[Stored items]

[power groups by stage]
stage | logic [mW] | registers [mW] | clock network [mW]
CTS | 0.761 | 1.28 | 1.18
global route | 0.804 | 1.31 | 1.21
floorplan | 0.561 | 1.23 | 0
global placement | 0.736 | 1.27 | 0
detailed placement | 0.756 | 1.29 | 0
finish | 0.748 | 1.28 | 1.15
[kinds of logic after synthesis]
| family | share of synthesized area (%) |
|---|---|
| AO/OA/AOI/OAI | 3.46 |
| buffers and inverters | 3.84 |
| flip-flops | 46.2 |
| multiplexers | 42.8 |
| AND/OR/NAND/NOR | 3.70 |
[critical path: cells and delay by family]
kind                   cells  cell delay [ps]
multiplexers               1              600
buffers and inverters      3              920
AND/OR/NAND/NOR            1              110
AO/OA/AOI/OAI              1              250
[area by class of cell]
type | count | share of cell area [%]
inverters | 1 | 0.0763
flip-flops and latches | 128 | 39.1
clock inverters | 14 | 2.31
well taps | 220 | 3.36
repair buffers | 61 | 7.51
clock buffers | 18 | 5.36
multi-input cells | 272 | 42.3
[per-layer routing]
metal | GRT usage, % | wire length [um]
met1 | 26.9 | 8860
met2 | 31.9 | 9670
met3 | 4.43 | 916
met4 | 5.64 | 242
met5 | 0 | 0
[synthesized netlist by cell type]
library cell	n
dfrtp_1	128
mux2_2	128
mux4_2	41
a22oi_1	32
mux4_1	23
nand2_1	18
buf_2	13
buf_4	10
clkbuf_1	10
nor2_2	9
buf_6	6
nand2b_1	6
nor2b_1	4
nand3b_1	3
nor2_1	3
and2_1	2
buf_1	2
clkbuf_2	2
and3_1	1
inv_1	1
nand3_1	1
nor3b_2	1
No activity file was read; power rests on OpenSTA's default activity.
--- config.mk ---
export PLATFORM = sky130hd
export DESIGN_NAME = fios_mm_seq
export DESIGN_NICKNAME = d
export VERILOG_FILES = /design/src/rtl/fios_mm_seq.sv
export SDC_FILE = /design/constraint.sdc
export NUM_CORES = 2
export LEC_CHECK = 0
export BUFFER_PORTS_ARGS = -buffer_cell sky130_fd_sc_hd__buf_4
export CORE_ASPECT_RATIO = 1.25
export CORE_MARGIN = 1
export CORE_UTILIZATION = 35
export CTS_BUF_LIST = sky130_fd_sc_hd__clkbuf_16
export DETAILED_ROUTE_END_ITERATION = 10
export GPL_TIMING_DRIVEN = 0
export HOLD_SLACK_MARGIN = 0.02
export PLACE_DENSITY = 0.57
export RECOVER_POWER = 25
export SYNTH_ARGS = -nofsm -noshare
export SYNTH_HDL_FRONTEND = slang
export SYNTH_SLANG_ARGS = --single-unit
--- constraint.sdc ---
create_clock -name clock_i -period 31.6 [get_ports clock_i]
set_input_delay 4.74 -clock clock_i [delete_from_list [all_inputs] [get_ports clock_i]]
set_output_delay 4.74 -clock clock_i [all_outputs]
set_load 0.1 [all_outputs]
--- src/rtl/fios_mm_seq.sv ---
`default_nettype none
// ============================================================================
// fios_mm_seq : word-serial FIOS Montgomery multiplier, RES = A*B*2^(-S*W) mod P
// Revision    : 1.0
// ============================================================================
module fios_mm_seq #(
    parameter int WORD_W = 17,
    parameter int S      = 8
) (
    input  logic                clock_i,
    input  logic                reset_n_i,
    input  logic                start_i,
    input  logic [WORD_W-1:0]   p_prime_0_i,
    input  logic [S*WORD_W-1:0] a_i,
    input  logic [S*WORD_W-1:0] b_i,
    input  logic [S*WORD_W-1:0] p_i,
    output logic                busy_o,
    output logic                done_o,
    output logic [S*WORD_W-1:0] res_o
);
    localparam int W  = WORD_W;
    localparam int IW = $clog2(S);
    localparam int JW = $clog2(S + 1);
    localparam int SW = 2 * W + 1;
    localparam logic [JW-1:0] J_LAST = JW'(S);
    localparam logic [JW-1:0] K_LAST = JW'(S - 1);
    localparam logic [IW-1:0] I_LAST = IW'(S - 1);

    typedef enum logic [1:0] {
        IDLE = 2'd0,
        MUL  = 2'd1,
        SUB  = 2'd2
    } state_t;

    state_t        state;
    logic [W-1:0]  a_w   [S];
    logic [W-1:0]  b_w   [S];
    logic [W-1:0]  p_w   [S];
    logic [W-1:0]  t_w   [S];
    logic [W-1:0]  d_w   [S];
    logic [W-1:0]  res_w [S];
    logic [W-1:0]  pp;
    logic [1:0]    t_top;
    logic [W:0]    carry;
    logic [W-1:0]  m;
    logic [IW-1:0] i;
    logic [JW-1:0] j;
    logic          borrow;

    logic [IW-1:0] jidx;
    logic [W-1:0]  t_cur;
    logic [W-1:0]  a_cur;
    logic [W-1:0]  b_cur;
    logic [W-1:0]  p_cur;
    logic [W-1:0]  m_new;
    logic [W-1:0]  m_use;
    logic [W:0]    c_in;
    logic [SW-1:0] s_base;
    logic [SW-1:0] s_full;
    logic [W+1:0]  u;
    logic [W:0]    diff;
    logic          use_d;

    // One datapath serves every MUL step; step j=0 forces carry-in to 0 and uses the fresh m.
    always_comb begin
        jidx   = (j < J_LAST) ? j[IW-1:0] : '0;
        t_cur  = t_w[jidx];
        a_cur  = a_w[jidx];
        p_cur  = p_w[jidx];
        b_cur  = b_w[i];
        c_in   = (j == '0) ? '0 : carry;
        s_base = SW'(t_cur) + SW'(a_cur) * SW'(b_cur) + SW'(c_in);
        m_new  = s_base[W-1:0] * pp;
        m_use  = (j == '0) ? m_new : m;
        s_full = s_base + SW'(m_use) * SW'(p_cur);
        u      = (W+2)'(t_top) + (W+2)'(carry);
        diff   = {1'b0, t_cur} - {1'b0, p_cur} - (W+1)'(borrow);
        use_d  = (t_top != 2'd0) || !diff[W];
    end

    always_ff @(posedge clock_i or negedge reset_n_i) begin
        if (!reset_n_i) begin
            state  <= IDLE;
            busy_o <= 1'b0;
            done_o <= 1'b0;
            pp     <= '0;
            t_top  <= '0;
            carry  <= '0;
            m      <= '0;
            i      <= '0;
            j      <= '0;
            borrow <= 1'b0;
            for (int k = 0; k < S; k++) begin
                a_w[k]   <= '0;
                b_w[k]   <= '0;
                p_w[k]   <= '0;
                t_w[k]   <= '0;
                d_w[k]   <= '0;
                res_w[k] <= '0;
            end
        end else begin
            done_o <= 1'b0;
            case (state)
                IDLE: begin
                    if (start_i) begin
                        for (int k = 0; k < S; k++) begin
                            a_w[k] <= a_i[k*W +: W];
                            b_w[k] <= b_i[k*W +: W];
                            p_w[k] <= p_i[k*W +: W];
                            t_w[k] <= '0;
                        end
                        pp     <= p_prime_0_i;
                        t_top  <= '0;
                        carry  <= '0;
                        m      <= '0;
                        i      <= '0;
                        j      <= '0;
                        state  <= MUL;
                        busy_o <= 1'b1;
                    end
                end
                MUL: begin
                    if (j == '0) begin
                        m     <= m_new;
                        carry <= s_full[2*W:W];
                        j     <= j + 1'b1;
                    end else if (j != J_LAST) begin
                        t_w[IW'(j - 1'b1)] <= s_full[W-1:0];
                        carry <= s_full[2*W:W];
                        j     <= j + 1'b1;
                    end else begin
                        t_w[S-1] <= u[W-1:0];
                        t_top    <= u[W+1:W];
                        j        <= '0;
                        if (i == I_LAST) begin
                            i      <= '0;
                            borrow <= 1'b0;
                            state  <= SUB;
                        end else begin
                            i <= i + 1'b1;
                        end
                    end
                end
                SUB: begin
                    d_w[jidx] <= diff[W-1:0];
                    borrow    <= diff[W];
                    if (j == K_LAST) begin
                        // T < 2P, so either T or T-P is the reduced result.
                        for (int k = 0; k < S; k++) begin
                            res_w[k] <= use_d ? d_w[k] : t_w[k];
                        end
                        res_w[S-1] <= use_d ? diff[W-1:0] : t_w[S-1];
                        j      <= '0;
                        state  <= IDLE;
                        busy_o <= 1'b0;
                        done_o <= 1'b1;
                    end else begin
                        j <= j + 1'b1;
                    end
                end
                default: begin
                    state  <= IDLE;
                    busy_o <= 1'b0;
                end
            endcase
        end
    end

    for (genvar g = 0; g < S; g++) begin : g_res
        assign res_o[g*W +: W] = res_w[g];
    end

endmodule
`default_nettype wire
**config.mk**
```make
export PLATFORM = sky130hd
export DESIGN_NAME = my_uart_rx
export DESIGN_NICKNAME = d
export VERILOG_FILES = /design/src/rtl/my_uart_rx.sv
export SDC_FILE = /design/constraint.sdc
export NUM_CORES = 1
export LEC_CHECK = 0
export ABC_CLOCK_PERIOD_IN_PS = 2300
export BUFFER_PORTS_ARGS = -buffer_cell sky130_fd_sc_hd__buf_2
export CELL_PAD_IN_SITES_DETAIL_PLACEMENT = 1
export CELL_PAD_IN_SITES_GLOBAL_PLACEMENT = 1
export CORE_UTILIZATION = 40
export CTS_CLUSTER_DIAMETER = 80
export DETAILED_ROUTE_END_ITERATION = 12
export PLACE_DENSITY_LB_ADDON = 0.1
export SYNTH_ARGS = -nofsm -noshare
export SYNTH_HDL_FRONTEND = slang
export SYNTH_SLANG_ARGS = --single-unit
```
**constraint.sdc**
```tcl
create_clock -name ReceivingCLK -period 2.3 [get_ports ReceivingCLK]
set_input_delay 0.345 -clock ReceivingCLK [delete_from_list [all_inputs] [get_ports ReceivingCLK]]
set_output_delay 0.345 -clock ReceivingCLK [all_outputs]
set_load 0.02 [all_outputs]
```
### src/rtl/data_regfile_stage.sv
// Register file with write-back mux, optional same-edge bypass and zero register,
// feeding registered A/B operands and an extended immediate to the ALU.
module data_regfile_stage #(
  parameter int unsigned DATA_W   = 16,
  parameter int unsigned ADDR_W   = 3,
  parameter int unsigned IMM_IN_W = 8,
  parameter bit          BYPASS   = 1'b1,
  parameter bit          R0_ZERO  = 1'b1
) (
  input  logic                CLK,
  input  logic                RST,
  input  logic [ADDR_W-1:0]   input_reg_readA_address,
  input  logic [ADDR_W-1:0]   input_reg_readB_address,
  input  logic                input_reg_write,
  input  logic [ADDR_W-1:0]   input_reg_write_address,
  input  logic [1:0]          wb_sel,
  input  logic [DATA_W-1:0]   input_ALUOut,
  input  logic [DATA_W-1:0]   input_MDR,
  input  logic [DATA_W-1:0]   input_link,
  input  logic [IMM_IN_W-1:0] input_imm,
  input  logic                imm_signed,
  input  logic                input_branch,
  input  logic                hold,
  output logic [DATA_W-1:0]   output_reg_A,
  output logic [DATA_W-1:0]   output_reg_B,
  output logic [DATA_W-1:0]   output_imm
);

  localparam int unsigned NREGS = 1 << ADDR_W;

  logic [DATA_W-1:0] regs_q [NREGS];
  logic [DATA_W-1:0] regs_d [NREGS];
  logic [DATA_W-1:0] a_q, a_d, b_q, b_d, imm_q, imm_d;
  logic [DATA_W-1:0] wdata;
  logic              wr_en;
  logic [DATA_W-1:0] imm_zx, imm_ext;

  always_comb begin
    wdata = input_ALUOut;
    unique case (wb_sel)
      2'b00:   wdata = input_ALUOut;
      2'b01:   wdata = input_MDR;
      2'b10:   wdata = input_link;
      default: wdata = '0;
    endcase
  end

  // Reserved select and writes to the hardwired zero register never commit.
  assign wr_en = input_reg_write && (wb_sel != 2'b11) &&
                 !(R0_ZERO && (input_reg_write_address == '0));

  always_comb begin
    regs_d = regs_q;
    if (wr_en) begin
      regs_d[input_reg_write_address] = wdata;
    end
  end

  function automatic logic [DATA_W-1:0] read_port(input logic [ADDR_W-1:0] addr);
    if (R0_ZERO && (addr == '0)) begin
      return '0;
    end else if (BYPASS && wr_en && (addr == input_reg_write_address)) begin
      return wdata;
    end else begin
      return regs_q[addr];
    end
  endfunction

  // Fill mask covers bits above the raw field; empty when widths match.
  always_comb begin
    imm_zx  = DATA_W'(input_imm);
    imm_ext = imm_zx;
    if (imm_signed && input_imm[IMM_IN_W-1]) begin
      imm_ext = imm_zx | ~((DATA_W'(1) << IMM_IN_W) - DATA_W'(1));
    end
    if (input_branch) begin
      imm_ext = imm_ext << 1;
    end
  end

  always_comb begin
    a_d   = a_q;
    b_d   = b_q;
    imm_d = imm_q;
    if (!hold) begin
      a_d   = read_port(input_reg_readA_address);
      b_d   = read_port(input_reg_readB_address);
      imm_d = imm_ext;
    end
  end

  always_ff @(posedge CLK or posedge RST) begin
    if (RST) begin
      for (int unsigned i = 0; i < NREGS; i++) begin
        regs_q[i] <= '0;
      end
      a_q   <= '0;
      b_q   <= '0;
      imm_q <= '0;
    end else begin
      regs_q <= regs_d;
      a_q    <= a_d;
      b_q    <= b_d;
      imm_q  <= imm_d;
    end
  end

  assign output_reg_A = a_q;
  assign output_reg_B = b_q;
  assign output_imm   = imm_q;

endmodule

### config.mk
export PLATFORM = sky130hd
export DESIGN_NAME = data_regfile_stage
export DESIGN_NICKNAME = d
export VERILOG_FILES = /design/src/rtl/data_regfile_stage.sv
export SDC_FILE = /design/constraint.sdc
export NUM_CORES = 1
export LEC_CHECK = 0
export ABC_CLOCK_PERIOD_IN_PS = 8200
export CAP_MARGIN = 10
export CORE_MARGIN = 2
export CORE_UTILIZATION = 35
export DETAILED_ROUTE_END_ITERATION = 10
export RECOVER_POWER = 100
export SLEW_MARGIN = 20
export SYNTH_ARGS = -nofsm -noshare
export SYNTH_HDL_FRONTEND = slang
export SYNTH_SLANG_ARGS = --single-unit
### constraint.sdc
create_clock -name CLK -period 8.2 [get_ports CLK]
set_input_delay 1.23 -clock CLK [delete_from_list [all_inputs] [get_ports CLK]]
set_output_delay 1.23 -clock CLK [all_outputs]
set_load 0.05 [all_outputs]
==> results.cfg, run 1 <==
[synth]
avgSynthCellArea_um2 = 11.4
synth.cell_area_um2 = 8550
synth_xor_area_share_pct = 0.615
yosysSeqAreaShare_pct = 49.8
synth_compound_area_share_pct = 12.5
synth_top_family_by_area = multiplexers
synth_warnings = 0
syn_inst = 749
synth_fa_ha_area_share_pct = 0
ys_ff_latch = 170
synth.distinct_cells = 29
synthSimpleGateAreaFrac_pct = 8.74
syn_nets = 822
synth.mux.area_fraction_pct = 23.8

[power_and_ir_drop]
switching_power_mw = 0.832
p_seq_share_pct = 41.7
irDropWorstVdd_mv = 0.135
power_frac_clock_pct = 33.1
combPwrFrac_pct = 25.2
intPower_mw = 1.85
p_leak_nw = 4.45
power_density_nw_per_um2 = 257
p_sw_share_pct = 31.0

[floorplan]
die_h_um = 160
dieArea_um2 = 25700
start_util_pct = 35.4
core-area_um2 = 24200
die_w_um = 160
rows = 57
pin_count = 121

[cts]
clk_path_buf_depth = 2
cts_resized = 0
clock_latency_ns = 0.43
clock_sinks = 170
postCtsSetupBuffers = 0
cts_root_buf = clkbuf_16
htreeDepth = 4
path_clk_slew_ns = 0.06
cts_tree = yes
cts_hold_buf = 0
cts-buffers-inserted = 17

[sta]
fin_crit_sh_pct = 60.0
setup_viol = 0
report.final.slew_viol_count = 192
fin_crit_ns = 4.92
worst_pin_slew_ns = 4.51
rsz0062_at_grt = no
slew_headroom_pct = -202
max_clock_freq_mhz = 203
whs_ns = 0.393
hold_violations = 0
clock-skew-final_ns = 0.00464
fin_setup_tns_ns = 0

[setup_path]
critPathLaunchType = input port
reg2reg_to = output_reg_A[13]$_DFFE_PP0N_
rr_startpoint = regs_q[13]$_DFFE_PP0P_
crit_fanout = 101
reg2reg_depth = 3
crit_type = in -> async
end_kind = asynchronous set/reset pin
required_ns = 8.64
ff2ff_setup_slack_ns = 6.84
cp.arrival_ns = 5.36
critPathLaunch = RST

[place]
dp_hpwl_mm = 14.6
gp_congestion = 0.765
dp_cells = 1124
io_buffers = 120

[cells_and_area]
layout-drive-gt1-share_pct = 13.3
num-fill-cells = 2297
mostFrequentLayoutCell = dfrtp_1
multi_input_area_um2 = 3840
synthToLayoutAreaGrowth_pct = 22.3
instances_no_fill = 1156
regArea_um2 = 4250
fin_util_pct = 43.3
nets = 892
diodes = 0
layout_common_cells = 170 x dfrtp_1, 107 x nand2_1, 75 x o21ai_0, 67 x clkdlybuf4s50_1, 64 x mux4_2

[global_routing]
grt.total_usage_pct = 18.6
antenna_found_initial = 0
first_global_vias = 6231
grt_max_degree = 102
grt_pass1_wl_mm = 36.3
grt_overflow = 0

[route]
routed_wl_mm = 22.8
first_iter_violations = 437
avgViaCountPerCell = 5.29
via_count = 6115
ant_nets = 0
post_drt_wl_per_cell_um = 19.7
route.detailed.drc = 0
drt_pass1_iterations = 4

[min_path]
min_from = regs_q[117]$_DFFE_PP0P_
hold_class = reg -> reg
hold_end = regs_q[117]$_DFFE_PP0P_
holdPathStages = 0

[run_status]
status = complete, but fails checks
violations = max-capacitance violations, max-slew violations

[run]
cap_violations = 3
==> how the worst max path moves through the flow <==
stage	end	slack, ns
after floorplan	output_imm[0]$_DFFE_PP0N_	2.37
after global placement	output_reg_A[9]$_DFFE_PP0N_	4.40
after detailed placement	output_reg_B[10]$_DFFE_PP0N_	4.35
after CTS	output_reg_A[8]$_DFFE_PP0N_	4.77
after global routing	regs_q[104]$_DFFE_PP0P_	2.47
final	regs_q[53]$_DFFE_PP0P_	3.28
==> registers in the layout (all words and copies together) (netlist names) <==
name,flops
output_imm,10
output_reg_A,16
output_reg_B,16
regs_q,128
==> logic make-up (layout without fill, tap and decap cells) <==
logic type                after synthesis  count (layout)
and+or+nand+nor                       187             187
xor gates and xnor gates                6               6
buffers and inverters                  91             174
DFF                                   170             170
AOI/OAI and AO/OA                     172             172
muxes                                 123             123
==> Yosys cell counts <==
master / number / area (µm²)
dfrtp_1: 170 / 4250
nand2_1: 107 / 402
o21ai_0: 75 / 375
clkbuf_1: 65 / 244
mux4_2: 64 / 1440
nor2_1: 63 / 236
a21oi_1: 60 / 300
mux2i_1: 58 / 581
o221ai_1: 22 / 193
buf_2: 13 / 65.1
o221ai_2: 10 / 150
buf_4: 6 / 45.0
xnor2_1: 6 / 52.6
nand3_1: 5 / 25.0
inv_1: 4 / 15.0
nor2b_1: 3 / 18.8
and3b_1: 2 / 17.5
buf_6: 2 / 22.5
nor3_1: 2 / 10.0
o21ai_1: 2 / 10.0
or4_1: 2 / 15.0
a21boi_4: 1 / 18.8
a21o_1: 1 / 7.51
and4b_1: 1 / 10.0
clkbuf_2: 1 / 5.00
mux2_2: 1 / 11.3
nand2b_1: 1 / 6.26
nand4_1: 1 / 6.26
o31ai_2: 1 / 12.5
==> cell type report <==
cell class | instances | area share (%)
Sequential cell | 170 | 40.7
Inverter | 4 | 0.156
Multi-Input combinational cell | 488 | 36.8
Tap cell | 324 | 3.88
Clock inverter | 12 | 1.87
Clock buffer | 20 | 4.37
Timing Repair Buffer | 138 | 12.3
==> stage by stage <==
stage | total power, mW | area (µm²) | setup slack [ns]
2_1_floorplan | 1.60 | 8550 | 2.37
5_1_grt | 2.81 | 10500 | 2.47
3_3_place_gp | 1.82 | 9910 | 4.40
4_1_cts | 2.73 | 10600 | 4.77
6_report | 2.69 | 10500 | 3.28
3_5_place_dp | 1.84 | 9910 | 4.35
==> critical path: stages <==
cell and delay [ns]:
dlygate4sd3_1 0.55, clkinvlp_2 2.47, buf_4 1.01
==> per-layer routing <==
layer  global-route usage (%)  wire (µm)  vias up
met5                        0          0        -
li1                         -          -     2837
met4                     5.53        304        0
met3                     3.59        960       24
met1                     26.0      10700     3105
met2                     29.5      10900      149
==> power by group through the flow <==
stage                     Combinational (mW)  Clock [mW]  Sequential (mW)
after floorplan                        0.365           0             1.24
after global placement                 0.696           0             1.13
after detailed placement               0.706           0             1.13
after CTS                              0.708       0.903             1.12
after global routing                   0.737       0.933             1.14
final                                  0.677       0.890             1.12
Note: power is estimated with default switching activity, not from simulation.
==> run 2: changes to the inputs <==
Settings changed: ABC_CLOCK_PERIOD_IN_PS 8200 to 5000.
Clock period 8.2 ns to 5 ns, I/O delays scaled along.
==> results.cfg, run 2 (synthesized netlist as in run 1, its figures left out) <==
[run_status]
status = complete, but fails checks
violations = max-capacitance violations, max-slew violations

[cells_and_area]
layout_common_cells = 170 x dfrtp_1, 107 x nand2_1, 75 x o21ai_0, 68 x clkdlybuf4s50_1, 64 x mux4_2
largest_register_ffs = 128
diodes = 0
instances_no_fill = 1159
num-fill-cells = 2249
top_register = regs_q
synthToLayoutAreaGrowth_pct = 23.1
layout-drive-gt1-share_pct = 14.9
nets = 895
mostFrequentLayoutCell = dfrtp_1
final_area_um2 = 10500

[global_routing]
grt.total_usage_pct = 18.7
grt_pass1_wl_mm = 36.6
use_met1_pct = 25.4
first_global_vias = 6266
met3_usage_pct = 3.80
grt_overflow = 0
grt_max_degree = 114
antenna_found_initial = 0
busiest_layer = met2
grt_use_met2_pct = 30.4

[setup_path]
cp.arrival_ns = 4.12
required_ns = 5.32
ff2ff_setup_slack_ns = 3.59
crit_type = in -> reg
critPathLaunchType = input port
crit_fanout = 19
end_kind = flop

[power_and_ir_drop]
p_sw_share_pct = 31.4
irDropWorstVdd_mv = 0.203
power_density_nw_per_um2 = 417
power_frac_clock_pct = 32.6
p_leak_nw = 4.48
p_seq_share_pct = 41.8
switching_power_mw = 1.38
intPower_mw = 3.01
combPwrFrac_pct = 25.6

[floorplan]
core-area_um2 = 24200
die_h_um = 160
die_w_um = 160
pin_count = 121
start_util_pct = 35.4
rows = 57
dieArea_um2 = 25700

[cts]
path_clk_slew_ns = 0.06
cts_tree = yes
cts_hold_buf = 0
cts_root_buf = clkbuf_16
clk_path_buf_depth = 2
clock_sinks = 170
postCtsSetupBuffers = 0
htreeDepth = 4
cts_resized = 0
clock_latency_ns = 0.42
cts-buffers-inserted = 17

[run]
cap_violations = 2

[route]
route.detailed.drc = 0
post_drt_wl_per_cell_um = 20.0
ant_nets = 0
routed_wl_mm = 23.2
first_iter_violations = 449
via_count = 6151
avgViaCountPerCell = 5.31
drt_pass1_iterations = 5

[place]
gp_congestion = 0.748
dp_cells = 1127
place_area_um2 = 9940
dp_hpwl_mm = 14.8
io_buffers = 120

[sta]
fin_setup_tns_ns = 0
setup_viol = 0
clock-skew-final_ns = 0.00773
hold_violations = 0
slew_headroom_pct = -85.2
fin_crit_ns = 3.80
rsz0062_at_grt = no
max_clock_freq_mhz = 263
report.final.slew_viol_count = 151
fin_crit_sh_pct = 75.9
worst_pin_slew_ns = 2.78

[min_path]
hold_class = reg -> reg
==> run 2: final timing paths <==
kind,from,to,cells after the start
worst max-delay path,wb_sel[1],output_reg_A[8]$_DFFE_PP0N_,6
worst min-delay path,regs_q[114]$_DFFE_PP0P_,regs_q[114]$_DFFE_PP0P_,0
worst max register to register,regs_q[14]$_DFFE_PP0P_,output_reg_A[14]$_DFFE_PP0N_,3
worst min register to register,regs_q[114]$_DFFE_PP0P_,regs_q[114]$_DFFE_PP0P_,0
max in group asynchronous,RST,regs_q[123]$_DFFE_PP0P_,3
min in group asynchronous,RST,output_reg_A[13]$_DFFE_PP0N_,2
==> run 2: layout make-up <==
class	instances	area, µm²	share of cell area (%)
inverters	4	16.3	0.155
clock inverters	11	168	1.59
multi-input cells	488	3900	37.1
repair buffers	141	1310	12.4
clock buffers	21	470	4.47
well taps	324	405	3.85
flip-flops and latches	170	4250	40.4
==> run 2: metal layers <==
| metal | routed length, µm | up-vias |
|---|---|---|
| met5 | 0 | - |
| met4 | 438 | 0 |
| li1 | - | 2850 |
| met1 | 10300 | 3108 |
| met3 | 1030 | 22 |
| met2 | 11300 | 171 |
==> run 2: power by group through the flow <==
stage                     logic [mW]  registers, mW  clock network (mW)
after floorplan                0.600           2.03                   0
after global placement          1.14           1.85                   0
after detailed placement        1.16           1.86                   0
after CTS                       1.17           1.83                1.45
after global routing            1.22           1.87                1.52
final                           1.12           1.83                1.43
==> run 2: worst max-delay path: stages <==
cell and delay (ns):
dlygate4sd3_1 0.52, clkbuf_1 0.97, nor2b_1 0.46, clkbuf_1 0.63
a21oi_1 0.47, o221ai_1 0.30
==> run 2: through the flow <==
stage	setup slack (ns)	hold WS [ns]	power [mW]	utilization, %
after detailed placement	1.53	0.383	3.02	41.1
after floorplan	2.08	0.441	2.63	-
after CTS	2.00	0.398	4.45	43.7
after global placement	1.60	0.377	2.99	41.1
after global routing	0.929	0.419	4.60	43.5
final	1.20	0.400	4.39	43.5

Brief. Print, without alteration, only the lines above between the one holding "localparam int IW = $clog2(S);" and the one holding "(W+2)'(t_top) + (W+2)'(carry);", inclusive.

Written reply.
    localparam int IW = $clog2(S);
    localparam int JW = $clog2(S + 1);
    localparam int SW = 2 * W + 1;
    localparam logic [JW-1:0] J_LAST = JW'(S);
    localparam logic [JW-1:0] K_LAST = JW'(S - 1);
    localparam logic [IW-1:0] I_LAST = IW'(S - 1);

    typedef enum logic [1:0] {
        IDLE = 2'd0,
        MUL  = 2'd1,
        SUB  = 2'd2
    } state_t;

    state_t        state;
    logic [W-1:0]  a_w   [S];
    logic [W-1:0]  b_w   [S];
    logic [W-1:0]  p_w   [S];
    logic [W-1:0]  t_w   [S];
    logic [W-1:0]  d_w   [S];
    logic [W-1:0]  res_w [S];
    logic [W-1:0]  pp;
    logic [1:0]    t_top;
    logic [W:0]    carry;
    logic [W-1:0]  m;
    logic [IW-1:0] i;
    logic [JW-1:0] j;
    logic          borrow;

    logic [IW-1:0] jidx;
    logic [W-1:0]  t_cur;
    logic [W-1:0]  a_cur;
    logic [W-1:0]  b_cur;
    logic [W-1:0]  p_cur;
    logic [W-1:0]  m_new;
    logic [W-1:0]  m_use;
    logic [W:0]    c_in;
    logic [SW-1:0] s_base;
    logic [SW-1:0] s_full;
    logic [W+1:0]  u;
    logic [W:0]    diff;
    logic          use_d;

    // One datapath serves every MUL step; step j=0 forces carry-in to 0 and uses the fresh m.
    always_comb begin
        jidx   = (j < J_LAST) ? j[IW-1:0] : '0;
        t_cur  = t_w[jidx];
        a_cur  = a_w[jidx];
        p_cur  = p_w[jidx];
        b_cur  = b_w[i];
        c_in   = (j == '0) ? '0 : carry;
        s_base = SW'(t_cur) + SW'(a_cur) * SW'(b_cur) + SW'(c_in);
        m_new  = s_base[W-1:0] * pp;
        m_use  = (j == '0) ? m_new : m;
        s_full = s_base + SW'(m_use) * SW'(p_cur);
        u      = (W+2)'(t_top) + (W+2)'(carry);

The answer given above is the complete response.